To make Biber more talkative you can call it with the --debug or even --trace options (see also How to make Biber also print the debug information in the log file?). Additional information will be written to the .blg (log) file. The output of --trace is so rich of information, however, that it is easy to get lost in a sea of 11K lines for a small .bib file. The --debug info can prove very useful to find bad entries in your file, though.

Often, though, a malformed .bib does not actually cause a real error, but only a (or indeed many) warning(s). It is therefore beneficial to have a closer look at the warnings as well.

The following file (@book(bad, should be @book{bad,)

@book{good1,
  author       = {Uthor, Anne},
  title        = {No Trouble Here},
  date         = {2005-10-16},
}
@book(bad,
  author       = {Uthor, Anne},
  title        = {Oohhh, the Wrong Bracket Was Used},
  date         = {2005-10-16},
}
@book{good2,
  author       = {Uthor, Anne},
  title        = {Again, No Problem},
  date         = {2005-10-16},
}

Produces only the warning

line 10, warning: entry started with "(", but ends with "}"

If Biber consumes your .bib file happily and issues no warning, you can still get in trouble if the output written to the .bbl is faulty. Often spacial characters that are left unescaped can lead to nasty errors.

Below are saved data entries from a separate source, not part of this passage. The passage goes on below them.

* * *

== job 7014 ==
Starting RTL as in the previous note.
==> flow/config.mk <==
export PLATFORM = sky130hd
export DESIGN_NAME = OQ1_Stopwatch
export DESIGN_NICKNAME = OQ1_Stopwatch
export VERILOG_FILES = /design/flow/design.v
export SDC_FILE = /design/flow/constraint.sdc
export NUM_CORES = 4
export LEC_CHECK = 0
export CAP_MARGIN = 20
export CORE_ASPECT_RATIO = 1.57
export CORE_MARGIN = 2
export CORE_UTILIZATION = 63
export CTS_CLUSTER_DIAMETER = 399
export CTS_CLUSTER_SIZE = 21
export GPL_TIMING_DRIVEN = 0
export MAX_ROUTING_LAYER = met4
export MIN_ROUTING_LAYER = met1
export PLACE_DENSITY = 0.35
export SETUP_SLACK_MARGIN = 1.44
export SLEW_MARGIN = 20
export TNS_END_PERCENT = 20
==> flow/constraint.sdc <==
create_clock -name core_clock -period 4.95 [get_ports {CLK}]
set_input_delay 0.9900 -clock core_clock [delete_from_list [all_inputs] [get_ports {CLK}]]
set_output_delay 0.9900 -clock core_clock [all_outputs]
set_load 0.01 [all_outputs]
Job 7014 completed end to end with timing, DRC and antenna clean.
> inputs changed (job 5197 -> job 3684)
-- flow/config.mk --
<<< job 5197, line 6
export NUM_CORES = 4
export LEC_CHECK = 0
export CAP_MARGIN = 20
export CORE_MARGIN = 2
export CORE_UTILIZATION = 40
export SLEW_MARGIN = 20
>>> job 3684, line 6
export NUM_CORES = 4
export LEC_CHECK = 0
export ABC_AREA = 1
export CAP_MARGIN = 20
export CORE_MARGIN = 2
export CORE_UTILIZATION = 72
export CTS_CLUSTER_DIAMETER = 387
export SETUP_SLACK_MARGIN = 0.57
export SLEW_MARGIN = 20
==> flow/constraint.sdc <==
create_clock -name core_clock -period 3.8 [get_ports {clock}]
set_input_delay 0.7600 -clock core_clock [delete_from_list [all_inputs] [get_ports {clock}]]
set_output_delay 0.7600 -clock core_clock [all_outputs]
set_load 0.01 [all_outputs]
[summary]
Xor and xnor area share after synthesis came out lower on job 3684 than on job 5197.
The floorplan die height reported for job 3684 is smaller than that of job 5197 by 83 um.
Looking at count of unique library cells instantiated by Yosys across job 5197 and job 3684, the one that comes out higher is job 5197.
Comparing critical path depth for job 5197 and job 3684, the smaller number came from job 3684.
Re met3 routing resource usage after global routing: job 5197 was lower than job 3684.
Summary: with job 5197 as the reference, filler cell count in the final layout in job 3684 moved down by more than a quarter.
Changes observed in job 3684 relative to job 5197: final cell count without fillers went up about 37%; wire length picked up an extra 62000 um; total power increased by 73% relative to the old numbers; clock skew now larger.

In case Biber cannot point you to the source of the problem, you will have to try and find it yourself. A good way to isolate the troublemaker is the binary search method (as explained in I've just been asked to write a minimal example, what is that?), keep in mind that because the bibliography involves intermediate files, you will have to run the full cycle of pdflatex -> biber -> pdflatex -> pdflatex to be sure that the problem is gone (or not).

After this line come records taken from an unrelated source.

==> flow/design.v (excerpt) <==
module ALU_Top #(parameter Data_In_Width = 16)
(
    input   wire            [Data_In_Width-1 : 0]    A ,      
    input   wire            [Data_In_Width-1 : 0]    B ,      
    input   wire                          [3 : 0]    ALU_FUN,   
    input   wire                                     CLK,
    input   wire                                     RST,
    output  wire      [(2*Data_In_Width)-1 : 0]      Arith_OUT,   
    output  wire                                     Arith_Flag,
    output  wire            [Data_In_Width-1 : 0]    Logic_OUT, 
    output  wire                                     Logic_Flag,
    output  wire                          [1 : 0]    CMP_OUT,
    output  wire                                     CMP_Flag,
    output  wire            [Data_In_Width-1 : 0]    Shift_OUT, 
    output  wire                                     Shift_Flag
);
clock: 61.1 ns
lec_check: 0
abc_area: 1
cap_margin: 0
core_margin: 2
core_utilization: 72
cts_cluster_size: 11
place_density: 0.43
slew_margin: 20
tns_end_percent: 10
run.sh (not shown) runs the stock make flow with config.mk's settings and CLKGATE_MAP_FILE=.
The starting point aborted during clock tree synthesis with DPL-0038.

There are many possible causes of error when writing a .bib file, but by far the most common things to check are

  • Curly braces,
    • Curly braces for fields. Most field contents must be wrapped in curly braces or quotation marks (only double quotes " are allowed, two single quotes '' might look similar, but will cause errors). The only exception are BibTeX macros (no braces allowed) and plain integers (braces optional, but strongly recommended for biblatex).
    • There must be an opening curly brace between entry type and entrykey, and there must be a closing curly brace at the end.
    • Curly braces must match. You should always have as many opening curly braces as closing curly braces.
  • Commas.
    • There should always be a comma after the field declaration. (The comma after the very last field is strictly speaking optional, but it is an extremely good idea to include it as well.)
    • There must also be a comma after the entrykey.
    • Commas are also special in name fields: How should I type author names in a bib file?, How to properly write multiple authors in bibtex file?.

If you got this far and still experience a problem, the best way to debug is to try and come up with an MWE/MWEB, hopefully you will isolate the problematic entry (or entries) that way.


Like @peschü I got stuck on a silent crash where biber did not produce any error message, did not produce any output file, and stopped after INFO - Found BibTeX data source ....

However, I didn't have any book entries with ISBN to cause a problem, and in any case I'm using the latest version (2.14), so couldn't upgrade. Using biber main --debug (main.tex being my file name) gave the message biber Unicode::UCD: failed to find unicore/version in ....

I reverted to an earlier version of my project which had previously compiled successfully, but that wasn't compiling anymore either. In the end, restarting my MacBook solved the problem.